The Senate, however, voted 95 to 0 that year to not ratify any global warming treaty that harmed the U.S. economy and did not require rapidly developing nations, such as China and India, to likewise reduce their carbon-dioxide outputs.
The Kyoto Protocol failed both tests then and continues to do so. Not coincidentally, President Clinton -- to the chagrin of Gore -- never sent the treaty to the Senate for required ratification.
President Bush also determined that Kyoto was fatally flawed and in 2001 announced that he, too, would not seek Senate ratification. Australia soon made a similar decision, also finding that Kyoto's regulations would cost thousands of jobs and cripple its economy.
Although the treaty now has the support of the required 55 percent of the world's greenhouse gas emitters -- the United States and Australia wisely lined up on the side of good fortune.
Ratification of Kyoto and adherence to its provisions by the United States would cause massive economic losses to the United States -- particularly to blue-collar workers.
Lost economic output
Testifying before the House of Representatives, Richard Trumka, the president of the United Mine Workers, predicted ratification would cost the United States "hundreds of billions of dollars of lost economic output, and over a million-and-a-half lost American jobs."

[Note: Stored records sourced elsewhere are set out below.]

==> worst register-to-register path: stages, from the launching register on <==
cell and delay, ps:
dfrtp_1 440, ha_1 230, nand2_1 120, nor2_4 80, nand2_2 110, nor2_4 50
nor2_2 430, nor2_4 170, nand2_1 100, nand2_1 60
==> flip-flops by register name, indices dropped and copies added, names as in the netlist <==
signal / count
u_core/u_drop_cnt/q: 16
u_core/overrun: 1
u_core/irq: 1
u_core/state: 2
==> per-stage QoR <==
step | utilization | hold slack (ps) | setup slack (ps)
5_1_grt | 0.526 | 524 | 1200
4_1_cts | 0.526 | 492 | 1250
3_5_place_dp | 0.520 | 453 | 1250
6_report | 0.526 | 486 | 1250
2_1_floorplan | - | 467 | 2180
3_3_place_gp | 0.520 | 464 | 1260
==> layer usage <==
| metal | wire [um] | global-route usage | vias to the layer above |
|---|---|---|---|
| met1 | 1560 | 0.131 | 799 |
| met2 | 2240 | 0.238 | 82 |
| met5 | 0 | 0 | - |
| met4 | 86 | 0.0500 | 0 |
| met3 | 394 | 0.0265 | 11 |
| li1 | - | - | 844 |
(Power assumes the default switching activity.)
--- config.mk ---
export PLATFORM = sky130hd
export DESIGN_NAME = ex_mem_stage_flat
export DESIGN_NICKNAME = d
export VERILOG_FILES = /design/src/rtl/ex_mem_pkg.sv /design/src/rtl/ex_mem_if.sv /design/src/rtl/ex_mem_sat_cnt.sv /design/src/rtl/ex_mem_stage.sv /design/src/flat_wrapper.sv
export SDC_FILE = /design/constraint.sdc
export NUM_CORES = 1
export LEC_CHECK = 0
export CAP_MARGIN = 15
export CELL_PAD_IN_SITES_DETAIL_PLACEMENT = 2
export CELL_PAD_IN_SITES_GLOBAL_PLACEMENT = 2
export CORE_MARGIN = 4
export CORE_UTILIZATION = 40
export CTS_CLUSTER_DIAMETER = 80
export CTS_CLUSTER_SIZE = 12
export DETAILED_ROUTE_END_ITERATION = 6
export DONT_BUFFER_PORTS = 1
export PLACE_DENSITY_LB_ADDON = 0.1
export SKIP_LAST_GASP = 1
export SLEW_MARGIN = 20
export SYNTH_ARGS = -nofsm -noshare
export SYNTH_HDL_FRONTEND = slang
export SYNTH_SLANG_ARGS = --single-unit
--- constraint.sdc ---
create_clock -name clk -period 2.9 [get_ports clk]
set_input_delay 0.29 -clock clk [delete_from_list [all_inputs] [get_ports clk]]
set_output_delay 0.29 -clock clk [all_outputs]
set_load 0.05 [all_outputs]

Economic data developed by the Department of Energy's Energy Information Administration during the Clinton administration predicted that ratification would cause U.S. gross domestic product to shrink by $397 billion by 2010. The regulatory and tax costs of complying could be as high as $338 billion -- in 1992 dollars -- annually from 2008 to 2012.
Consumers would feel the pinch as increased energy prices drove up housing, gas, medical and food costs.

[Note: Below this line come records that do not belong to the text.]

$ cat config.mk
export PLATFORM = sky130hd
export DESIGN_NAME = imem_boot_ctrl
export DESIGN_NICKNAME = d
export VERILOG_FILES = /design/src/rtl/imem_boot_ctrl.sv
export SDC_FILE = /design/constraint.sdc
export NUM_CORES = 1
export LEC_CHECK = 0
export BUFFER_PORTS_ARGS = -buffer_cell sky130_fd_sc_hd__buf_4
export CAP_MARGIN = 20
export CORE_MARGIN = 5
export CORE_UTILIZATION = 49
export DETAILED_ROUTE_END_ITERATION = 10
export PLACE_DENSITY = 0.79
export SLEW_MARGIN = 20
export SYNTH_ARGS = -nofsm -noshare
export SYNTH_HDL_FRONTEND = slang
export SYNTH_SLANG_ARGS = --single-unit
$ cat constraint.sdc
create_clock -name clk -period 3.1 [get_ports clk]
set_clock_uncertainty 0.15 [all_clocks]
set_input_delay 0.155 -clock clk [delete_from_list [all_inputs] [get_ports clk]]
set_output_delay 0.155 -clock clk [all_outputs]
set_load 0.01 [all_outputs]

Despite its staggering price tag, Kyoto would do virtually nothing to limit the slight, almost immeasurable amount of global warming that may be occurring.
Citing data from the National Center for Atmospheric Research, H. Sterling Burnett of the National Center for Policy Analysis says that even if all Kyoto signatories met their greenhouse gas reduction targets, the Earth would be only 0.07 to 0.19 degrees Celsius cooler.

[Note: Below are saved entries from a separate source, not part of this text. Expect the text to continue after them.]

### src/rtl/seq_divider_trial_sub.sv
// rtl/seq_divider_trial_sub.sv - ripple subtractor of 1-bit full-subtractor cells
module trial_sub #(
    parameter int W = 9
) (
    input  logic [W-1:0] minuend,
    input  logic [W-1:0] subtrahend,
    output logic [W-1:0] difference,
    output logic         borrow_out
);

    logic [W:0] w_borrow;

    assign w_borrow[0] = 1'b0;

    for (genvar i = 0; i < W; i++) begin : g_cell
        assign difference[i]  = minuend[i] ^ subtrahend[i] ^ w_borrow[i];
        assign w_borrow[i+1]  = (~minuend[i] & subtrahend[i])
                              | (~(minuend[i] ^ subtrahend[i]) & w_borrow[i]);
    end

    assign borrow_out = w_borrow[W];

endmodule

### src/rtl/seq_divider.sv
// rtl/seq_divider.sv - restoring radix-2 divider, one quotient bit per clock
module seq_divider
    import seq_divider_pkg::*;
#(
    parameter int WIDTH = DEFAULT_WIDTH
) (
    input  logic             clk,
    input  logic             rst_n,
    input  logic             start,
    input  logic [WIDTH-1:0] dividend,
    input  logic [WIDTH-1:0] divisor,
    output logic             ready,
    output logic             done,
    output logic [WIDTH-1:0] quotient,
    output logic [WIDTH-1:0] remainder,
    output logic             div_by_zero
);

    localparam int CW = $clog2(WIDTH + 1);

    state_t           r_state;
    logic [WIDTH-1:0] r_divisor;
    logic [WIDTH-1:0] r_dq;          // dividend bits shift out, quotient bits shift in
    logic [WIDTH:0]   r_rem;
    logic [CW-1:0]    r_cnt;
    logic             r_ready;
    logic             r_done;
    logic [WIDTH-1:0] r_quotient;
    logic [WIDTH-1:0] r_remainder;
    logic             r_dbz;

    logic [WIDTH:0]   w_shift;
    logic [WIDTH:0]   w_diff;
    logic             w_borrow;
    logic             w_keep;
    logic [WIDTH:0]   w_next_rem;
    logic [WIDTH-1:0] w_next_dq;
    logic             w_last;
    logic             w_zero;

    assign w_shift = {r_rem[WIDTH-1:0], r_dq[WIDTH-1]};

    trial_sub #(.W(WIDTH + 1)) u_trial_sub (
        .minuend    (w_shift),
        .subtrahend ({1'b0, r_divisor}),
        .difference (w_diff),
        .borrow_out (w_borrow)
    );

    // A set remainder MSB would be shifted out above the divisor's range, so it always fits.
    assign w_keep     = ~w_borrow | r_rem[WIDTH];
    assign w_next_rem = w_keep ? w_diff : w_shift;
    assign w_next_dq  = {r_dq[WIDTH-2:0], w_keep};
    assign w_last     = (r_cnt == CW'(WIDTH - 1));
    assign w_zero     = (r_divisor == '0);

    always_ff @(posedge clk) begin
        if (!rst_n) begin
            r_state     <= ST_IDLE;
            r_divisor   <= '0;
            r_dq        <= '0;
            r_rem       <= '0;
            r_cnt       <= '0;
            r_ready     <= 1'b1;
            r_done      <= 1'b0;
            r_quotient  <= '0;
            r_remainder <= '0;
            r_dbz       <= 1'b0;
        end else begin
            case (r_state)
                ST_IDLE: begin
                    r_done <= 1'b0;
                    if (start) begin
                        r_divisor <= divisor;
                        r_dq      <= dividend;
                        r_rem     <= '0;
                        r_cnt     <= '0;
                        r_ready   <= 1'b0;
                        r_state   <= ST_CALC;
                    end
                end
                ST_CALC: begin
                    if (w_zero) begin
                        r_quotient  <= '1;
                        r_remainder <= r_dq;
                        r_dbz       <= 1'b1;
                        r_done      <= 1'b1;
                        r_state     <= ST_DONE;
                    end else begin
                        r_rem <= w_next_rem;
                        r_dq  <= w_next_dq;
                        r_cnt <= r_cnt + CW'(1);
                        if (w_last) begin
                            r_quotient  <= w_next_dq;
                            r_remainder <= w_next_rem[WIDTH-1:0];
                            r_dbz       <= 1'b0;
                            r_done      <= 1'b1;
                            r_state     <= ST_DONE;
                        end
                    end
                end
                ST_DONE: begin
                    r_done  <= 1'b0;
                    r_ready <= 1'b1;
                    r_state <= ST_IDLE;
                end
                default: begin
                    r_done  <= 1'b0;
                    r_ready <= 1'b1;
                    r_state <= ST_IDLE;
                end
            endcase
        end
    end

    assign ready       = r_ready;
    assign done        = r_done;
    assign quotient    = r_quotient;
    assign remainder   = r_remainder;
    assign div_by_zero = r_dbz;

endmodule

Greenhouse gases, he notes, would continue to increase because Kyoto exempts such robust economies as China, India, South Korea, Brazil and Indonesia, which will account for up to 85 percent of the emissions increase over the next two decades.
We'll never know for sure, however, because greenhouse gas reduction targets are not being met in the nation's that have ratified the treaty.
The European Environment Agency reported in December that Denmark, Italy, Portugal and Spain are not on course for meeting their Kyoto emission reduction targets -- "some by a wide margin" -- while Germany is "in danger" of missing its target.
Canada is expected to miss its emissions targets, unless new, restrictive policies are soon put into place. To meet its target, Japan is supposed to cut emissions by 6 percent at a time when they have expanded by 8 percent above 1990 levels.
With Kyoto's prospects for influencing world climate appearing bleak, the United States and Australia should resist what may be stepped-up pressure. Signing such a treaty is not worth one American job, let alone hundreds of thousands.
X Ryan Balis is a policy analyst at the National Center for Public Policy Research. Amy Ridenour is the president at the conservative think-tank. Distributed by Knight Ridder/Tribune Information Services.